While Modular/Mojo aims to be this in the future I strongly feel their blog posting about a proprietary system runs contrary to their audience!
Looking at the Mojo examples it seems like some kind of a superset of Python with lower language features. So you get C like performances if you’re willing to manipulate C like concepts. Truly revolutionary.
But I don't get the play here - a company CEO/cofounder bragging about the performance of a proprietary language which nobody can use right now? Who wants this?
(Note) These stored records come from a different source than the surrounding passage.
**src/rtl/led_pkg.sv**
```systemverilog
package led_pkg;

   // auxiliary indicator function codes
   typedef enum logic [3:0] {
      XF_LINK      = 4'd0,
      XF_ACT_RAW   = 4'd1,
      XF_TX        = 4'd2,
      XF_RX        = 4'd3,
      XF_COLL      = 4'd4,
      XF_SPD100    = 4'd5,
      XF_SPD10     = 4'd6,
      XF_FDX       = 4'd7,
      XF_LINK_BLNK = 4'd8,
      XF_ACT_STR   = 4'd9,
      XF_FAST_FDX  = 4'd10
   } xfunc_e;

   localparam int unsigned BLINK_CW = 8;

   // half period in milliseconds for a rate code
   function automatic logic [BLINK_CW-1:0] blink_half_ms(input logic [1:0] rate);
      case (rate)
         2'd0:    return 8'd25;
         2'd1:    return 8'd50;
         2'd2:    return 8'd100;
         default: return 8'd250;
      endcase
   endfunction

endpackage

```
**src/rtl/led_timebase.sv**
```systemverilog
module led_timebase
   import led_pkg::*;
#(
   parameter int unsigned MS_DIV = 100_000
) (
   input  logic       clk,
   input  logic       rst_n,
   input  logic [1:0] rate_i,
   output logic       tick_o,
   output logic       phase_o
);
   localparam int unsigned CW = (MS_DIV > 2) ? $clog2(MS_DIV) : 1;

   if (MS_DIV < 2) begin : g_bad_div
      $error("led_timebase: MS_DIV must be at least 2");
   end

   logic [CW-1:0]       ms_cnt;
   logic [BLINK_CW-1:0] half_cnt;
   logic [BLINK_CW-1:0] half_lim;

   assign tick_o   = (ms_cnt == CW'(MS_DIV - 1));
   assign half_lim = blink_half_ms(rate_i) - 8'd1;

   always_ff @(posedge clk or negedge rst_n) begin
      if (!rst_n) begin
         ms_cnt <= '0;
      end else if (tick_o) begin
         ms_cnt <= '0;
      end else begin
         ms_cnt <= ms_cnt + CW'(1);
      end
   end

   always_ff @(posedge clk or negedge rst_n) begin
      if (!rst_n) begin
         half_cnt <= '0;
         phase_o  <= 1'b0;
      end else if (tick_o) begin
         if (half_cnt >= half_lim) begin
            half_cnt <= '0;
            phase_o  <= ~phase_o;
         end else begin
            half_cnt <= half_cnt + 8'd1;
         end
      end
   end

   assert_tick_single_R6: assert property (@(posedge clk) disable iff (!rst_n)
      tick_o |=> !tick_o);

   assert_phase_on_tick_R6: assert property (@(posedge clk) disable iff (!rst_n)
      !tick_o |=> $stable(phase_o));

endmodule

```
**src/rtl/led_stretch.sv**
```systemverilog
module led_stretch #(
   parameter int unsigned STRETCH_MS = 50
) (
   input  logic clk,
   input  logic rst_n,
   input  logic tick_i,
   input  logic act_i,
   output logic on_o
);
   localparam int unsigned SW = $clog2(STRETCH_MS + 1);

   if (STRETCH_MS < 1) begin : g_bad_len
      $error("led_stretch: STRETCH_MS must be at least 1");
   end

   logic [SW-1:0] left;

   always_ff @(posedge clk or negedge rst_n) begin
      if (!rst_n) begin
         left <= '0;
      end else if (act_i) begin
         left <= SW'(STRETCH_MS);
      end else if (tick_i && (left != '0)) begin
         left <= left - SW'(1);
      end
   end

   assign on_o = (left != '0);

   assert_reload_R8: assert property (@(posedge clk) disable iff (!rst_n)
      act_i |=> on_o);

   assert_hold_R8: assert property (@(posedge clk) disable iff (!rst_n)
      (!act_i && !tick_i) |=> $stable(left));

endmodule

```
**src/rtl/led_xsel.sv**
```systemverilog
module led_xsel
   import led_pkg::*;
(
   input  logic [3:0] func_i,
   input  logic       link_i,
   input  logic       spd_i,
   input  logic       fdx_i,
   input  logic       coll_i,
   input  logic       tx_i,
   input  logic       rx_i,
   input  logic       link_blink_i,
   input  logic       act_str_i,
   output logic       x_o
);
   always_comb begin
      case (func_i)
         XF_LINK:      x_o = link_i;
         XF_ACT_RAW:   x_o = tx_i | rx_i;
         XF_TX:        x_o = tx_i;
         XF_RX:        x_o = rx_i;
         XF_COLL:      x_o = coll_i;
         XF_SPD100:    x_o = spd_i;
         XF_SPD10:     x_o = ~spd_i;
         XF_FDX:       x_o = fdx_i;
         XF_LINK_BLNK: x_o = link_blink_i;
         XF_ACT_STR:   x_o = act_str_i;
         XF_FAST_FDX:  x_o = link_i & spd_i & fdx_i;
         default:      x_o = 1'b0;
      endcase
   end
endmodule

```
**src/rtl/led_status_drv.sv**
```systemverilog
module led_status_drv #(
   parameter int unsigned CLK_HZ     = 100_000_000,
   parameter int unsigned STRETCH_MS = 50,
   parameter int unsigned NPIN       = 3
) (
   input  logic       clk,
   input  logic       rst_n,
   input  logic       link_up_i,
   input  logic       speed100_i,
   input  logic       full_dup_i,
   input  logic       coll_i,
   input  logic       tx_act_i,
   input  logic       rx_act_i,
   input  logic [1:0] led_mode_i,
   input  logic [1:0] blink_rate_i,
   input  logic [2:0] led_pol_i,
   input  logic       xled_en_i,
   input  logic [3:0] xled_func_i,
   input  logic [1:0] xled_route_i,
   output logic       led_link_o,
   output logic       led_speed_o,
   output logic       led_act_o,
   output logic       coll_o
);
   localparam int unsigned MS_DIV = CLK_HZ / 1000;
   localparam logic [1:0]  COLL_ROUTE = 2'(NPIN);

   if (NPIN != 3) begin : g_bad_npin
      $error("led_status_drv: NPIN must be 3");
   end
   if ((CLK_HZ % 1000) != 0 || CLK_HZ < 2000) begin : g_bad_clk
      $error("led_status_drv: CLK_HZ must be a multiple of 1000, at least 2000");
   end

   logic tick, phase, act_str;
   logic mode1, mode3;
   logic link_blink, xf;
   logic [NPIN-1:0] native, pin_d;
   logic coll_d;
   logic [NPIN:0] out_q;

   led_timebase #(.MS_DIV(MS_DIV)) tb_i (
      .clk(clk), .rst_n(rst_n), .rate_i(blink_rate_i),
      .tick_o(tick), .phase_o(phase)
   );

   led_stretch #(.STRETCH_MS(STRETCH_MS)) st_i (
      .clk(clk), .rst_n(rst_n), .tick_i(tick),
      .act_i(tx_act_i | rx_act_i), .on_o(act_str)
   );

   assign mode1      = led_mode_i[0];
   assign mode3      = led_mode_i[1] & ~led_mode_i[0];
   assign link_blink = link_up_i & ~(act_str & phase);

   led_xsel xs_i (
      .func_i(xled_func_i), .link_i(link_up_i), .spd_i(speed100_i),
      .fdx_i(full_dup_i), .coll_i(coll_i), .tx_i(tx_act_i), .rx_i(rx_act_i),
      .link_blink_i(link_blink), .act_str_i(act_str), .x_o(xf)
   );

   // native pin functions: [0] link, [1] speed, [2] activity
   assign native[0] = mode1 ? link_up_i : link_blink;
   assign native[1] = speed100_i;
   assign native[2] = mode1 ? act_str : (mode3 ? full_dup_i : coll_i);

   for (genvar i = 0; i < NPIN; i++) begin : g_pin
      logic take;
      assign take     = xled_en_i && (xled_route_i == 2'(i));
      assign pin_d[i] = (take ? xf : native[i]) ^ led_pol_i[i];
   end

   assign coll_d = (xled_en_i && (xled_route_i == COLL_ROUTE)) ? xf : coll_i;

   always_ff @(posedge clk or negedge rst_n) begin
      if (!rst_n) out_q <= '0;
      else        out_q <= {coll_d, pin_d};
   end

   assign led_link_o  = out_q[0];
   assign led_speed_o = out_q[1];
   assign led_act_o   = out_q[2];
   assign coll_o      = out_q[NPIN];

   assert_coll_pass_R11: assert property (@(posedge clk) disable iff (!rst_n)
      !(xled_en_i && xled_route_i == 2'd3) |=> (coll_o == $past(coll_i)));

   assert_coll_take_R11: assert property (@(posedge clk) disable iff (!rst_n)
      (xled_en_i && xled_route_i == 2'd3) |=> (coll_o == $past(xf)));

   assert_speed_R4: assert property (@(posedge clk) disable iff (!rst_n)
      !(xled_en_i && xled_route_i == 2'd1)
      |=> (led_speed_o == ($past(speed100_i) ^ $past(led_pol_i[1]))));

   assert_idle_xoff_R9: assert property (@(posedge clk) disable iff (!rst_n)
      (!xled_en_i && !led_mode_i[0] && !led_mode_i[1])
      |=> (led_act_o == ($past(coll_i) ^ $past(led_pol_i[2]))));

endmodule

```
Make the language and make it public and open; get large companies on board with development, start some useful real-world projects, involve the open-source community, show that it's actually good for something instead of giving investor presentations.
It’s Open Source code, but closed to contributions.
That would solve a lot of their problems because it allows them to show it’s open source, but not take contributions until they feel like it’s ready to get contributions from 3rd parties.
> Why not develop Mojo in the open from the beginning?
> Mojo is a big project and has several architectural differences from previous languages. We believe a tight-knit group of engineers with a common vision can move faster than a community effort. This development approach is also well-established from other projects that are now open source (such as LLVM, Clang, Swift, MLIR, etc.).
Given Chris Latners previous achievements I think we can trust this call a bit more than we may with some companies.
I wouldn't use it myself until open sourced.
Modular put 1+2 together and came with a proposal. Whether the rest will be history depends not so much on their technical ability to deliver but how they position this versus the vast potential user community. So far they follow a carefully choreographed VC driven marketing playbook that is kinda distasteful. Its not clear if this is a case of the end goal justifying the means.
People crying loudly for "open source" are on the one hand an indication of the governance and incentives challenges lying ahead. On the other hand they don't seem to be volunteering the massive salary spend that is required to move this mountain.
Minimally, this project helps outline what "good looks like" in this domain. If they fail to change the world there is always other talented people to try to retrace the path without taking the wrong turns.
Eg will Django/Flask/FastAPI run significantly fast on Mojo than Python as-is?
(Somehow packaging Python scripts is a nightmare that gets worse with each passing year.)
For two, Python was originally designed as a teaching language to replace BASIC for entry-level programming courses, so it would be surprising if it wasn't popular.
It has lost track of the original vision in a big way, and I would bet that a decade from now something else will replace it as BASIC 3.0.
t. programming in Python since it was version 1.3.